The paper acknowledges the existence of four subspecies of blue whales that are currently recognized: three found in the Southern Hemisphere and northern Indian Ocean, and the fourth (an individual from which produced the "high-quality" genomic information they disclose*) that includes blue whales in the North Atlantic and North Pacific. The results presented here suggest that these two populations began to diverge 100–200,000 years ago, and became "completely genetically isolated" from one another at the time of the last interglacial period (about 20,000 years ago).
One of the goals of the research is related to the observation that large animals seem to have developed mechanisms to resist cancer (a phenomenon termed Peto's Paradox). Previous genome sequencing of large animals had revealed mutations and duplications of tumor suppressor genes and genes involved in DNA repair and apoptosis, which may account for the observed biology (large mammals, which by having more cells that would suggest higher susceptibility to cancer). Previous studies had also identified segmental duplications (SDs) associated with longevity and increased body size in cetaceans and elephants and duplicated genes and gene families in cetacean genomes using short-read and long-read sequencing methods.

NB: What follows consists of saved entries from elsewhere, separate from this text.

### src/rtl/crop_bbox_scan.sv
// crop_bbox_scan
// ---------------------------------------------------------------------------
// Streaming per-frame bounding-box extractor. Pixels arrive in raster order,
// qualified by iDVAL. Each pixel is tested against a threshold, with the
// polarity chosen by iPOL, and against a rectangular region of interest. The
// block tracks the min/max column and row of every matching pixel and also
// counts the matches. At the end of each frame it publishes the box, a found
// flag and the count, and pulses oFRAME_DONE.
//
// Ports
//   iCLK            clock
//   iRST            asynchronous active-low reset
//   iDVAL/iDATA     pixel valid / pixel value
//   iSOF            start-of-frame resync: zero the position, drop the
//                   partial frame and reload the configuration
//   iTHRESH, iPOL   threshold and polarity (0: iDATA<=iTHRESH, 1: iDATA>=iTHRESH)
//   iROI_X0/X1/Y0/Y1 inclusive ROI bounds
//   oDVAL           iDVAL delayed by one cycle
//   oXSTART/oXEND/oYSTART/oYEND  box of the last completed frame (0 if none)
//   oFOUND, oCOUNT  match flag and saturating match count of the last frame
//   oFRAME_DONE     one-cycle pulse when the results above update
// ---------------------------------------------------------------------------
module crop_bbox_scan #(
  parameter int DATA_W  = 10,
  parameter int COORD_W = 16,
  parameter int H_ACT   = 640,
  parameter int V_ACT   = 480,
  parameter int CNT_W   = 20
) (
  input  logic               iCLK,
  input  logic               iRST,
  input  logic               iDVAL,
  input  logic [DATA_W-1:0]  iDATA,
  input  logic               iSOF,
  input  logic [DATA_W-1:0]  iTHRESH,
  input  logic               iPOL,
  input  logic [COORD_W-1:0] iROI_X0,
  input  logic [COORD_W-1:0] iROI_X1,
  input  logic [COORD_W-1:0] iROI_Y0,
  input  logic [COORD_W-1:0] iROI_Y1,
  output logic               oDVAL,
  output logic [COORD_W-1:0] oXSTART,
  output logic [COORD_W-1:0] oXEND,
  output logic [COORD_W-1:0] oYSTART,
  output logic [COORD_W-1:0] oYEND,
  output logic               oFOUND,
  output logic [CNT_W-1:0]   oCOUNT,
  output logic               oFRAME_DONE
);

  localparam logic [COORD_W-1:0] X_LAST  = COORD_W'(H_ACT - 1);
  localparam logic [COORD_W-1:0] Y_LAST  = COORD_W'(V_ACT - 1);
  localparam logic [CNT_W-1:0]   CNT_MAX = '1;

  // Raster position
  logic [COORD_W-1:0] xReg, yReg, xNext, yNext;

  // Per-frame accumulators
  logic [COORD_W-1:0] minXReg, maxXReg, minYReg, maxYReg;
  logic [COORD_W-1:0] minXNext, maxXNext, minYNext, maxYNext;
  logic               foundReg, foundNext;
  logic [CNT_W-1:0]   cntReg, cntNext;

  // Configuration shadows. They are held for a whole frame so that port
  // changes made mid-frame only affect the next frame.
  logic [DATA_W-1:0]  threshReg;
  logic               polReg;
  logic [COORD_W-1:0] roiX0Reg, roiX1Reg, roiY0Reg, roiY1Reg;

  // Set by reset. The shadows then take the port values on the first clock.
  logic               loadPendReg;

  // Effective configuration and position for the current cycle
  logic               reload;
  logic [DATA_W-1:0]  threshCur;
  logic               polCur;
  logic [COORD_W-1:0] roiX0Cur, roiX1Cur, roiY0Cur, roiY1Cur;
  logic [COORD_W-1:0] xCur, yCur;
  logic               levelMatch, inRoi, qualify, lastPix, shadowLoad;

  always_comb begin
    // On a reload cycle the pixel is judged against the incoming config,
    // not the stale shadows, so bypass the shadow registers.
    reload    = loadPendReg | iSOF;
    threshCur = reload ? iTHRESH : threshReg;
    polCur    = reload ? iPOL    : polReg;
    roiX0Cur  = reload ? iROI_X0 : roiX0Reg;
    roiX1Cur  = reload ? iROI_X1 : roiX1Reg;
    roiY0Cur  = reload ? iROI_Y0 : roiY0Reg;
    roiY1Cur  = reload ? iROI_Y1 : roiY1Reg;

    // An SOF pixel is treated as (0,0) in a freshly cleared frame.
    xCur      = iSOF ? '0 : xReg;
    yCur      = iSOF ? '0 : yReg;
    minXNext  = iSOF ? '1 : minXReg;
    maxXNext  = iSOF ? '0 : maxXReg;
    minYNext  = iSOF ? '1 : minYReg;
    maxYNext  = iSOF ? '0 : maxYReg;
    foundNext = iSOF ? 1'b0 : foundReg;
    cntNext   = iSOF ? '0 : cntReg;

    levelMatch = polCur ? (iDATA >= threshCur) : (iDATA <= threshCur);
    inRoi      = (xCur >= roiX0Cur) && (xCur <= roiX1Cur) &&
                 (yCur >= roiY0Cur) && (yCur <= roiY1Cur);
    qualify    = iDVAL && levelMatch && inRoi;

    if (qualify) begin
      if (xCur < minXNext) minXNext = xCur;
      if (xCur > maxXNext) maxXNext = xCur;
      if (yCur < minYNext) minYNext = yCur;
      if (yCur > maxYNext) maxYNext = yCur;
      foundNext = 1'b1;
      if (cntNext != CNT_MAX) cntNext = cntNext + 1'b1;
    end

    lastPix = iDVAL && (xCur == X_LAST) && (yCur == Y_LAST);

    xNext = xCur;
    yNext = yCur;
    if (iDVAL) begin
      if (xCur == X_LAST) begin
        xNext = '0;
        yNext = (yCur == Y_LAST) ? '0 : yCur + 1'b1;
      end else begin
        xNext = xCur + 1'b1;
      end
    end

    shadowLoad = reload | lastPix;
  end

  always_ff @(posedge iCLK or negedge iRST) begin
    if (!iRST) begin
      oDVAL       <= 1'b0;
      xReg        <= '0;
      yReg        <= '0;
      minXReg     <= '1;
      maxXReg     <= '0;
      minYReg     <= '1;
      maxYReg     <= '0;
      foundReg    <= 1'b0;
      cntReg      <= '0;
      threshReg   <= '0;
      polReg      <= 1'b0;
      roiX0Reg    <= '0;
      roiX1Reg    <= '0;
      roiY0Reg    <= '0;
      roiY1Reg    <= '0;
      loadPendReg <= 1'b1;
      oXSTART     <= '0;
      oXEND       <= '0;
      oYSTART     <= '0;
      oYEND       <= '0;
      oFOUND      <= 1'b0;
      oCOUNT      <= '0;
      oFRAME_DONE <= 1'b0;
    end else begin
      oDVAL       <= iDVAL;
      loadPendReg <= 1'b0;
      xReg        <= xNext;
      yReg        <= yNext;
      oFRAME_DONE <= lastPix;

      if (shadowLoad) begin
        threshReg <= iTHRESH;
        polReg    <= iPOL;
        roiX0Reg  <= iROI_X0;
        roiX1Reg  <= iROI_X1;
        roiY0Reg  <= iROI_Y0;
        roiY1Reg  <= iROI_Y1;
      end

      if (lastPix) begin
        // Publish results that include the last pixel, then start a clean frame.
        oFOUND   <= foundNext;
        oXSTART  <= foundNext ? minXNext : '0;
        oXEND    <= foundNext ? maxXNext : '0;
        oYSTART  <= foundNext ? minYNext : '0;
        oYEND    <= foundNext ? maxYNext : '0;
        oCOUNT   <= foundNext ? cntNext  : '0;
        minXReg  <= '1;
        maxXReg  <= '0;
        minYReg  <= '1;
        maxYReg  <= '0;
        foundReg <= 1'b0;
        cntReg   <= '0;
      end else begin
        minXReg  <= minXNext;
        maxXReg  <= maxXNext;
        minYReg  <= minYNext;
        maxYReg  <= maxYNext;
        foundReg <= foundNext;
        cntReg   <= cntNext;
      end
    end
  end

endmodule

Here, the assembled blue whale genomic sequences obtained by these researchers could be assigned to 23 chromosomal-level scaffolds from the 21 whale autosomes plus the X and Y chromosomes (the sample was a male, although sequencing of the Y chromosome was incomplete). Comparative analysis was performed between the blue whale genome and the vaquita (Phocoena sinus), bottlenose dolphin (Tursiops trunca), and cattle (Bos taurus) genomes which are evolutionarily related as members of the placental mammal Order Artiodactyla.

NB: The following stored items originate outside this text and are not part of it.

===== config.mk =====
export PLATFORM = sky130hd
export DESIGN_NAME = keypad_time_entry
export DESIGN_NICKNAME = d
export VERILOG_FILES = /design/src/rtl/keypad_time_entry.sv
export SDC_FILE = /design/constraint.sdc
export NUM_CORES = 1
export LEC_CHECK = 0
export CAP_MARGIN = 30
export CORE_UTILIZATION = 40
export CTS_BUF_LIST = sky130_fd_sc_hd__clkbuf_16
export DETAILED_ROUTE_END_ITERATION = 8
export PLACE_DENSITY = 0.66
export SLEW_MARGIN = 20
export SYNTH_ARGS = -nofsm -noshare
export SYNTH_HDL_FRONTEND = slang
export SYNTH_SLANG_ARGS = --single-unit
export TNS_END_PERCENT = 30

===== constraint.sdc =====
create_clock -name clk -period 2.7 [get_ports clk]
set_input_delay 0.54 -clock clk [delete_from_list [all_inputs] [get_ports clk]]
set_output_delay 0.54 -clock clk [all_outputs]
set_load 0.005 [all_outputs]

===== src/rtl/keypad_time_entry.sv =====
// keypad_time_entry: debounced keypad digit entry into a 4-digit BCD buffer
// ({min_tens, min_ones, sec_tens, sec_ones}) with commit to time_out.
// Optional build macro SECONDS_CLAMP_EN: clamp a committed sec_tens > 5 to 59 seconds.
module keypad_time_entry #(
   parameter int unsigned DEBOUNCE_CYCLES = 4
) (
   input  logic        clk,
   input  logic        rst,
   input  logic [3:0]  D,
   input  logic        valid,
   input  logic        enablen,
   input  logic        start,
   input  logic        clear,
   output logic [15:0] entry,
   output logic [2:0]  digit_count,
   output logic [15:0] time_out,
   output logic        load,
   output logic        key_ack
);

   typedef enum logic [1:0] {IDLE, DEBOUNCE, CAPTURE, HOLD} state_t;

   localparam logic [8:0] DB_LIMIT = 9'(DEBOUNCE_CYCLES);

   state_t      state;
   logic [7:0]  cnt;
   logic [3:0]  code;
   logic [8:0]  cnt_next;
   logic        do_commit;
   logic        do_capture;
   logic [15:0] commit_val;

   // Event qualification: clear beats commit, and both beat a digit capture.
   always_comb begin
      cnt_next   = {1'b0, cnt} + 9'd1;
      do_commit  = start && enablen && (entry != '0) && !clear;
      do_capture = (state == CAPTURE) && enablen && (code <= 4'd9) && !clear && !do_commit;
   end

   // Value written to time_out on a commit.
   always_comb begin
      commit_val = entry;
`ifdef SECONDS_CLAMP_EN
      if (entry[7:4] > 4'd5)
         commit_val = {entry[15:8], 8'h59};
`endif
   end

   // Key debounce FSM; enablen low parks it in IDLE so a held key must re-debounce.
   always_ff @(posedge clk) begin
      if (rst) begin
         state <= IDLE;
         cnt   <= '0;
         code  <= '0;
      end else if (!enablen) begin
         state <= IDLE;
         cnt   <= '0;
      end else begin
         case (state)
            IDLE: begin
               if (valid) begin
                  state <= DEBOUNCE;
                  cnt   <= 8'd1;
                  code  <= D;
               end
            end
            DEBOUNCE: begin
               if (!valid || (D != code)) begin
                  state <= IDLE;
                  cnt   <= '0;
               end else begin
                  cnt <= cnt_next[7:0];
                  if (cnt_next >= DB_LIMIT)
                     state <= CAPTURE;
               end
            end
            CAPTURE: begin
               state <= HOLD;
               cnt   <= '0;
            end
            HOLD: begin
               if (!valid)
                  state <= IDLE;
            end
            default: state <= IDLE;
         endcase
      end
   end

   // Entry buffer, digit count, committed time and the one-cycle event pulses.
   always_ff @(posedge clk) begin
      if (rst) begin
         entry       <= '0;
         digit_count <= '0;
         time_out    <= '0;
         load        <= 1'b0;
         key_ack     <= 1'b0;
      end else begin
         load    <= 1'b0;
         key_ack <= 1'b0;
         if (clear) begin
            entry       <= '0;
            digit_count <= '0;
         end else if (do_commit) begin
            time_out    <= commit_val;
            load        <= 1'b1;
            entry       <= '0;
            digit_count <= '0;
         end else if (do_capture) begin
            entry   <= {entry[11:0], code};
            key_ack <= 1'b1;
            if (digit_count < 3'd4)
               digit_count <= digit_count + 3'd1;
         end
      end
   end

endmodule

==> flow_summary.ini, run 1 <==
[status]
run_status = finished clean

[routing]
vias = 1845
routedWlPerCell_microns = 13.8
dr.pass1.iters = 4
initialDrtViolationCount = 107
drt_wl_total_microns = 4940
drc_errors = 0
route.detailed.vias_per_inst = 5.14
postRouteAntennaNets = 0

[layout]
nFillCells = 514
layout_net_count = 303
sequential_cell_area_sq_um = 1020
final_core_utilization_pct = 53.3
n_diodes = 0
postLayoutCellArea_sq_um = 2970
syn_to_final_growth_pct = 27.5
fraction_of_final_layout_cells_with_drive_strength_greater_than_1_pct = 7.32
multi_input_area_sq_um = 1180

[cts]
clock_sink_count = 51
postCtsSetupBuffers = 0
cts_root_buf = sky130_fd_sc_hd__clkbuf_16
path_clk_slew_ps = 70
cts-buffers-inserted = 5
cts.htree.levels = 2
cts_tree = built
cts_hold_buf = 0
cts_resized = 0
number_of_buffers_between_clock_root_and_the_deepest_sink = 2
clock_insertion_delay_at_the_later_pin_of_the_skew_report_ps = 290

[critical_path]
max_stage_delay_ps = 550
path_buf_inv = 1
worstPathRequired_ps = 2930
critical-path-top-delay-family = simple AND/OR/NAND/NOR gates
path_max_fanout = 19
worstSetupStartpointType = register
worst_setup_ep_type = register
crit_arrival_ps = 2460
critical-path-slowest-cell = sky130_fd_sc_hd__or4_1
path_cells = or4_1 -> o41ai_2 -> nand2b_1 -> buf_4 -> nand2_4 -> nor2_1
critical_setup_path_class = reg -> reg

[placement]
dpl-instance-area_sq_um = 2820
place.detailed.hpwl_microns = 3460
port-buffer-count = 46
place_congestion = 0.774

[global_routing]
grt_first_pass_wirelength_microns = 8690
grt_pass1_vias = 1805
grt_start_max_net_pins = 23
globalRouteTotalUtil_pct = 18.0
grt_antenna_before_repair = 0
grt_overflow = 0

[sta]
layout_worst_path_cycle_share_pct = 82.8
report.final.slew_viol_count = 0
setup_violations = 0
max-slew-margin-rel_pct = 65.0
finalSetupTns_ps = 0
timing_worst_slew_pin_value_ps = 518
hold_viol_final = 0
peak_clock_frequency_supported_by_timing_ghz = 0.447
hold_slack_ps = 490
skew_ps = 3.34
fin_crit_ps = 2240
grt_setup_unrepaired = no

[synthesis]
yosys.area.top_type_share_pct = 43.8
synth_cell_type_count = 41
synth_fp_nets = 257
post_synth_inst_count = 240
syn-cell-area_sq_um = 2330
netlist.top_cell.by_area = sky130_fd_sc_hd__dfxtp_1
syn_area_per_cell_sq_um = 9.71
synth-warning-count = 0
synth-seq-cells = 51
synth.yosys.seq_area_share_pct = 43.8
yosys-top-cells-area = sky130_fd_sc_hd__dfxtp_1 44%, sky130_fd_sc_hd__mux2i_1 17%, sky130_fd_sc_hd__nor2_1 7.4%, sky130_fd_sc_hd__ha_1 3.8%, sky130_fd_sc_hd__a311oi_1 1.9%

[pwr]
pwr_density_cell_nw_per_um2 = 500
cellLeakagePower_nw = 1.16
vdd_drop_max_uv = 339

[floorplan]
fp.coreArea_sq_um = 5570
io_pins = 47
floorplan.initialDensity_pct = 41.8
rows = 27
die-area_sq_um = 6140
die_width_microns = 78.3
die_h_microns = 78.3

[worst_hold_path]
holdCritPathClass = reg -> reg

[flow_run]
timing.max_cap.violations = 0
registers in the layout, summed over array words and instances (netlist names), named ones only:
name	count
entry	16
load	1
key_ack	1
time_out	16
cnt	8
code	4
digit_count	3
state	1
cells in the final DEF (no fill, tap or decap), types with 2 or more instances in the layout:
| master | instances |
|---|---|
| sky130_fd_sc_hd__a21bo_2 | 2 |
| sky130_fd_sc_hd__a21oi_1 | 8 |
| sky130_fd_sc_hd__a311oi_1 | 5 |
| sky130_fd_sc_hd__a31oi_1 | 2 |
| sky130_fd_sc_hd__and3_1 | 2 |
| sky130_fd_sc_hd__buf_4 | 4 |
| sky130_fd_sc_hd__clkbuf_16 | 5 |
| sky130_fd_sc_hd__clkdlybuf4s50_1 | 46 |
| sky130_fd_sc_hd__dfxtp_1 | 51 |
| sky130_fd_sc_hd__ha_1 | 7 |
| sky130_fd_sc_hd__inv_1 | 6 |
| sky130_fd_sc_hd__mux2i_1 | 39 |
| sky130_fd_sc_hd__nand2_1 | 8 |
| sky130_fd_sc_hd__nand2b_1 | 3 |
| sky130_fd_sc_hd__nand3_1 | 8 |
| sky130_fd_sc_hd__nor2_1 | 46 |
| sky130_fd_sc_hd__nor2_2 | 2 |
| sky130_fd_sc_hd__nor2b_1 | 2 |
| sky130_fd_sc_hd__nor3_1 | 3 |
| sky130_fd_sc_hd__nor4_1 | 2 |
| sky130_fd_sc_hd__o21ai_0 | 7 |
| sky130_fd_sc_hd__or4_1 | 4 |
| sky130_fd_sc_hd__xnor2_1 | 5 |
worst paths after layout:
path	slack, ps	to	cells after the start	start
worst min-delay path	490	digit_count[2]	2	digit_count[2]
worst min register to register	490	digit_count[2]	2	digit_count[2]
worst max register to register	460	entry[9]	6	entry[8]
worst max-delay path	460	entry[9]	6	entry[8]
per-layer routing:
| layer | vias up | GRT usage [%] | share of wire [%] |
|---|---|---|---|
| met3 | 7 | 3.49 | 4.0 |
| li1 | 943 | - | - |
| met2 | 33 | 27.1 | 43 |
| met1 | 862 | 24.9 | 51 |
| met4 | 0 | 7.96 | 1.7 |
| met5 | - | 0 | 0 |
worst reg2reg max path, cell delays in order (launching register included):
cell and delay (ps):
sky130_fd_sc_hd__dfxtp_1 360, sky130_fd_sc_hd__or4_1 550, sky130_fd_sc_hd__o41ai_2 400, sky130_fd_sc_hd__nand2b_1 160
sky130_fd_sc_hd__buf_4 310, sky130_fd_sc_hd__nand2_4 220, sky130_fd_sc_hd__nor2_1 170
synthesized netlist by cell type:
master	n
sky130_fd_sc_hd__inv_1	6
sky130_fd_sc_hd__xnor2_1	5
sky130_fd_sc_hd__mux2i_1	39
sky130_fd_sc_hd__ha_1	7
sky130_fd_sc_hd__a311oi_1	5
sky130_fd_sc_hd__nor2_2	2
sky130_fd_sc_hd__nor2b_1	2
sky130_fd_sc_hd__buf_6	3
sky130_fd_sc_hd__clkbuf_1	5
sky130_fd_sc_hd__nand2_1	8
sky130_fd_sc_hd__buf_1	1
sky130_fd_sc_hd__o21ai_0	7
sky130_fd_sc_hd__nor3_1	3
sky130_fd_sc_hd__o311ai_0	1
sky130_fd_sc_hd__a21o_1	1
sky130_fd_sc_hd__nand2_4	1
sky130_fd_sc_hd__a21bo_2	2
sky130_fd_sc_hd__o32ai_1	1
sky130_fd_sc_hd__and3_1	2
sky130_fd_sc_hd__nand3_1	8
sky130_fd_sc_hd__a31oi_1	2
sky130_fd_sc_hd__a211o_1	1
sky130_fd_sc_hd__nor4_1	2
sky130_fd_sc_hd__buf_8	1
sky130_fd_sc_hd__o41ai_2	1
sky130_fd_sc_hd__nand4_1	1
sky130_fd_sc_hd__and4_1	1
sky130_fd_sc_hd__a21oi_2	1
sky130_fd_sc_hd__nand3b_1	1
sky130_fd_sc_hd__a22oi_1	1
sky130_fd_sc_hd__nor2_1	46
sky130_fd_sc_hd__buf_12	2
sky130_fd_sc_hd__nor4_2	1
sky130_fd_sc_hd__dfxtp_1	51
sky130_fd_sc_hd__a21oi_1	8
sky130_fd_sc_hd__or4_1	4
sky130_fd_sc_hd__nand4b_1	1
sky130_fd_sc_hd__or4b_1	1
sky130_fd_sc_hd__and2_1	1
sky130_fd_sc_hd__nor4b_1	1
sky130_fd_sc_hd__nand2b_1	3
layout make-up:
type | count | area share (%)
Multi-Input combinational cell | 171 | 39.6
Sequential cell | 51 | 34.3
Timing Repair Buffer | 51 | 17.2
Clock buffer | 5 | 4.21
Tap cell | 72 | 3.03
Clock inverter | 3 | 0.926
Inverter | 6 | 0.758
cells by family (layout without fill, tap and decap cells):
group,Yosys count,in the layout,synth area share [%]
muxes,39,39,16.7
xor gates and xnor gates,5,5,1.88
adders and majority gates,7,7,3.76
DFF,51,51,43.8
AOI/OAI and AO/OA,31,31,9.34
buffers and inverters,18,65,5.74
and+or+nand+nor,89,89,18.7
report_power, final:
group          leakage, nW  total (mW)  switching [mW]  internal, mW
combinational        0.680      0.0678          0.0377        0.0300
clock               0.0723       0.656           0.302         0.354
sequential           0.411       0.762         0.00604         0.756
total                 1.16        1.49           0.346          1.14
per-stage QoR:
stage / std cells / setup WS, ps / power (mW)
detailed placement: 351 / 307 / 0.848
global placement: 351 / 379 / 0.847
finish: 359 / 465 / 1.49
floorplan: 240 / 675 / 0.821
CTS: 359 / 412 / 1.50
global route: 359 / 325 / 1.54
Power figures use the tool's default switching activity.
==> run 2, diff against run 1 <==
--- a/config.mk
+++ b/config.mk
@@ -9,7 +9,7 @@
 export CORE_UTILIZATION = 40
 export CTS_BUF_LIST = sky130_fd_sc_hd__clkbuf_16
 export DETAILED_ROUTE_END_ITERATION = 8
-export PLACE_DENSITY = 0.66
+export PLACE_DENSITY = 0.68
 export SLEW_MARGIN = 20
 export SYNTH_ARGS = -nofsm -noshare
 export SYNTH_HDL_FRONTEND = slang
==> constraint.sdc (replaced) <==
create_clock -name clk -period 2 [get_ports clk]
set_input_delay 0.4 -clock clk [delete_from_list [all_inputs] [get_ports clk]]
set_output_delay 0.4 -clock clk [all_outputs]
set_load 0.005 [all_outputs]
==> run 2 against run 1 <==
Clock skew increased by 1.2 ps. Final cell count increased by 7.0%. Global-route usage increased by 0.42 points. Critical path type unchanged. Fmax increased by 9.0%. Flip-flop and latch count unchanged. Combinational power increased by 53%. Largest power group unchanged. Worst setup slack got worse by 520 ps. Clock power increased by 20%. Sequential share of layout area decreased by 2.6 points. Non-clock buffer count increased by 27. The flow now finishes with violations (negative setup slack). Die area unchanged.
==> flow_summary.ini, run 2 (synthesis gave the netlist of run 1 again) <==
[global_routing]
grt_first_pass_wirelength_microns = 8780
grt_pass1_vias = 1769
grt_overflow = 0
globalRouteTotalUtil_pct = 18.4
grt_start_max_net_pins = 23
grt_antenna_before_repair = 0

[layout]
n_diodes = 0
fraction_of_final_layout_cells_with_drive_strength_greater_than_1_pct = 17.3
largestRegisters = entry (16), time_out (16), cnt (8)
final_core_utilization_pct = 57.8
nFillCells = 487
layoutNonFillerInstCount = 384
multi_input_area_sq_um = 1220
leading_cell_type_in_the_layout_fill_and_taps_excluded = sky130_fd_sc_hd__dfxtp_1
layout.cells.most_common_list = 49 x sky130_fd_sc_hd__dfxtp_1, 46 x sky130_fd_sc_hd__nor2_1, 46 x sky130_fd_sc_hd__clkdlybuf4s50_1, 38 x sky130_fd_sc_hd__mux2i_1, 29 x sky130_fd_sc_hd__buf_4
layout_net_count = 330
syn_to_final_growth_pct = 38.1
sequential_cell_area_sq_um = 1020

[sta]
layout_worst_path_cycle_share_pct = 103
post-route-worst-setup-slack_ps = -50.5
skew_ps = 4.53
fin_crit_ps = 2050
timing_worst_slew_pin_value_ps = 540
peak_clock_frequency_supported_by_timing_ghz = 0.488
setup_violations = 16
grt_setup_unrepaired = yes
max-slew-margin-rel_pct = 63.5
hold_viol_final = 0
report.final.slew_viol_count = 0

[floorplan]
die_width_microns = 78.3
die_h_microns = 78.3
io_pins = 47
die-area_sq_um = 6140
fp.coreArea_sq_um = 5570
floorplan.initialDensity_pct = 41.8
rows = 27

[pwr]
cellLeakagePower_nw = 1.31
share_seq_of_total_power_pct = 53.6
vdd_drop_max_uv = 448
power.switching_mw = 0.404
clkPwrFrac_pct = 41.0
sw_frac_of_total_pct = 21.0
power.total_mw = 1.92
pwr_density_cell_nw_per_um2 = 598
comb_power_share_pct = 5.4
p_int_mw = 1.52

[cts]
cts_hold_buf = 0
cts.htree.levels = 2
path_clk_slew_ps = 60
cts-buffers-inserted = 5
clock_insertion_delay_at_the_later_pin_of_the_skew_report_ps = 280
number_of_buffers_between_clock_root_and_the_deepest_sink = 2
clock_sink_count = 51
cts_root_buf = sky130_fd_sc_hd__clkbuf_16
cts_tree = built

[routing]
vias = 1934
drt_wl_total_microns = 5240
route.detailed.vias_per_inst = 5.04
routedWlPerCell_microns = 13.6
postRouteAntennaNets = 0
dr.pass1.iters = 4
initialDrtViolationCount = 101
drc_errors = 0

[critical_path]
worst_setup_ep_type = register
worstPathRequired_ps = 2180
register_to_register_setup_slack_ps = -50
timing.rr.start = entry[6]
worstSetupStartpointType = register
critical_path.reg2reg.endpoint = entry[8]
rr_worst_depth = 6
path_max_fanout = 11
critical_setup_path_class = reg -> reg
crit_arrival_ps = 2230

[placement]
place.detailed.hpwl_microns = 3780
place.detailed.instances = 377
dpl_worst_slack_ps = -102
place_congestion = 0.832
port-buffer-count = 46

[worst_hold_path]
holdCritPathClass = reg -> reg
min_path_cells = 2
whs_endpoint = state[0]
worst_hold_startpoint = state[0]

[flow_run]
timing.max_cap.violations = 0

[status]
failed_checks = negative setup slack
run_status = finished, violations left
==> run 2: per-stage QoR <==
stage | hold slack [ps] | setup TNS, ps | instance area (sq um)
after global placement | 476 | -461 | 3020
after floorplan | 468 | -20.0 | 2330
after CTS | 502 | -540 | 3150
after detailed placement | 487 | -889 | 3020
after global routing | 525 | -2140 | 3220
final | 491 | -426 | 3220
==> run 2: worst max-delay path by stage <==
stage,startpoint,endpoint,cells after the start,slack [ps]
after floorplan,entry[6],entry[15],7,-10
after global placement,D[1],register,6,-80
after detailed placement,D[2],cnt[6],7,-100
after CTS,entry[6],entry[8],6,-60
after global routing,entry[6],entry[15],6,-110
final,entry[6],entry[8],6,-50
==> run 2: area by class of cell <==
cell class | count | share of cell area, %
Timing Repair Buffer | 78 | 22.8
Clock inverter | 1 | 0.233
Tap cell | 72 | 2.80
Sequential cell | 51 | 31.8
Clock buffer | 5 | 3.89
Inverter | 6 | 0.700
Multi-Input combinational cell | 171 | 37.8
==> run 2: power by group through the flow <==
| stage | registers (mW) | clock network, mW | logic (mW) |
|---|---|---|---|
| 2_1_floorplan | 1.05 | 0 | 0.0577 |
| 3_3_place_gp | 1.05 | 0 | 0.100 |
| 3_5_place_dp | 1.05 | 0 | 0.101 |
| 4_1_cts | 1.03 | 0.812 | 0.103 |
| 5_1_grt | 1.03 | 0.855 | 0.114 |
| 6_report | 1.03 | 0.789 | 0.104 |
==> run 2: timing repair <==
action | 4_1_cts | 5_1_grt
resized for setup | 1 | 10
pin swaps | 0 | 2
cloned | 0 | 1
buffers inserted | 0 | 0
setup endpoints to repair | 25 | 35
==> run 2: worst max-delay path: stages, from the launching register on <==
cell and delay, ps:
sky130_fd_sc_hd__dfxtp_2 320, sky130_fd_sc_hd__or4_4 540, sky130_fd_sc_hd__o41ai_4 360, sky130_fd_sc_hd__and4_4 300
sky130_fd_sc_hd__buf_12 160, sky130_fd_sc_hd__mux2i_1 230, sky130_fd_sc_hd__nor2_2 40
==> run 2: routing by layer <==
layer,global-route usage [%],up-vias,share of wire [%]
met2,28.5,40,46
met3,3.49,7,3.1
met1,25.2,896,49
met4,7.22,0,1.5
li1,-,991,-
met5,0,-,0
==> run 3, diff against run 2 <==
--- a/config.mk
+++ b/config.mk
@@ -10,7 +10,7 @@
 export CTS_BUF_LIST = sky130_fd_sc_hd__clkbuf_16
 export DETAILED_ROUTE_END_ITERATION = 8
 export PLACE_DENSITY = 0.68
-export SLEW_MARGIN = 20
+export SLEW_MARGIN = 25
 export SYNTH_ARGS = -nofsm -noshare
 export SYNTH_HDL_FRONTEND = slang
 export SYNTH_SLANG_ARGS = --single-unit
==> results of run 3 <==
No change in the layout: final DEF, timing and power equal those of run 2.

The assembly showed both a high level of completeness and revealed gene duplications and expansions in the blue whale genome. This research revealed an evolutionarily recent burst in segmented duplications (SDs) that were correlated with body size in cetaceans. SDs detected in the blue whale genome are "gene rich, amounting to a roughly 7.1-fold burst in gene duplications relative to vaquita and dolphin, and 3.0-fold relative to cattle." These researchers detected 234 duplicated genes in the blue whale, 167 in the vaquita, 211 in dolphin, and 205 in cattle. The distribution of amplified genes showed that "the ten most highly amplified genes account[ed] for 331 gene copies out of 700 (47%) total duplicated genes." The blue whale sample showed 46 genes having more than 4 copies, compared with 9 in dolphin, 8 in cattle, and 6 in vaquita. It had been shown in previous studies that in cattle there are 163 loci associated with body size, and these researchers found 52 corresponding loci in blue whales and 53 such loci vaquita. In particular comparisons between blue whale and vaquita were identified 133 duplicated genes of potential interest that included KCNMB1, which contained ancient (>20 Mya) duplication events. Other genes detected as duplications in the whale genome include ones related to longevity (MT1X), body size (CHRNB1, DPEP2), development (FZD5, CDK20), cancer (C2orf78, FZD5, DDX24, NCAM1, MT1X, XRCC1, CDK20), obesity and diabetes (DPEP2), and the immune system (NCAM1), with certain of them having been greatly amplified (such as XRCC1, CDK20, and CHRNB1x). A comparison between the genomic regions encoding XRCC1 in blue whale was shown in this figure, illustrating genomic rearrangement in whale not found in vaquita:
A specific gene found to be amplified in blue whale was Insulin-like growth actor 1 (IGF-1), which has been associated with large body size in dogs (see "From Toy Poodle to Rottweiler: Why Is Fido So Small (or Large)?"). Single nucleotide polymorphism (SNP) analysis was performed on a specific SNP associated with size variation and showed a lack of the variant responsible for large (CA) and small (CG) size, sharing with humans, artiodactyls and other mammals the same sequence (AG) in this SNP. Accordingly, multiple alignment of IGF-1 sequences were performed on 11 cetacean and 18 land artiodactyl species, wherein the 11 cetaceans fell into three phylogenetic clades illustrated by this phylogenetic tree:
wherein the first clade comprises large baleen whales, blue (Balaenoptera musculus) and minke (B. acutorostrata); second, a giant toothed whale, the sperm whale Physeter catodon; and third, smaller toothed whales, including orca (Orcinus orca), dolphins, and porpoises. These studies revealed that three large whales (blue, minke, and sperm), have a different allele from all other artiodactyls found at two sites in the intergenic region upstream of the IGF-1 gene, four in the second intron, and one in the third or fourth intron, depending on the IGF1 isoform. The orca was found to have the same allele as its smaller relatives at these sites. Also found where sites where the four largest whales (blue, minke, sperm) and orca, have a different nucleotide compared to all smaller cetaceans, with there being four such sites in the second intron and one in the third intron. The authors suggest that the large whales have the ancestral allele, while the small ones have evolved an alternative and note that the orca, while being more closely related to smaller dolphins, has the allele characteristic of baleen and sperm whales.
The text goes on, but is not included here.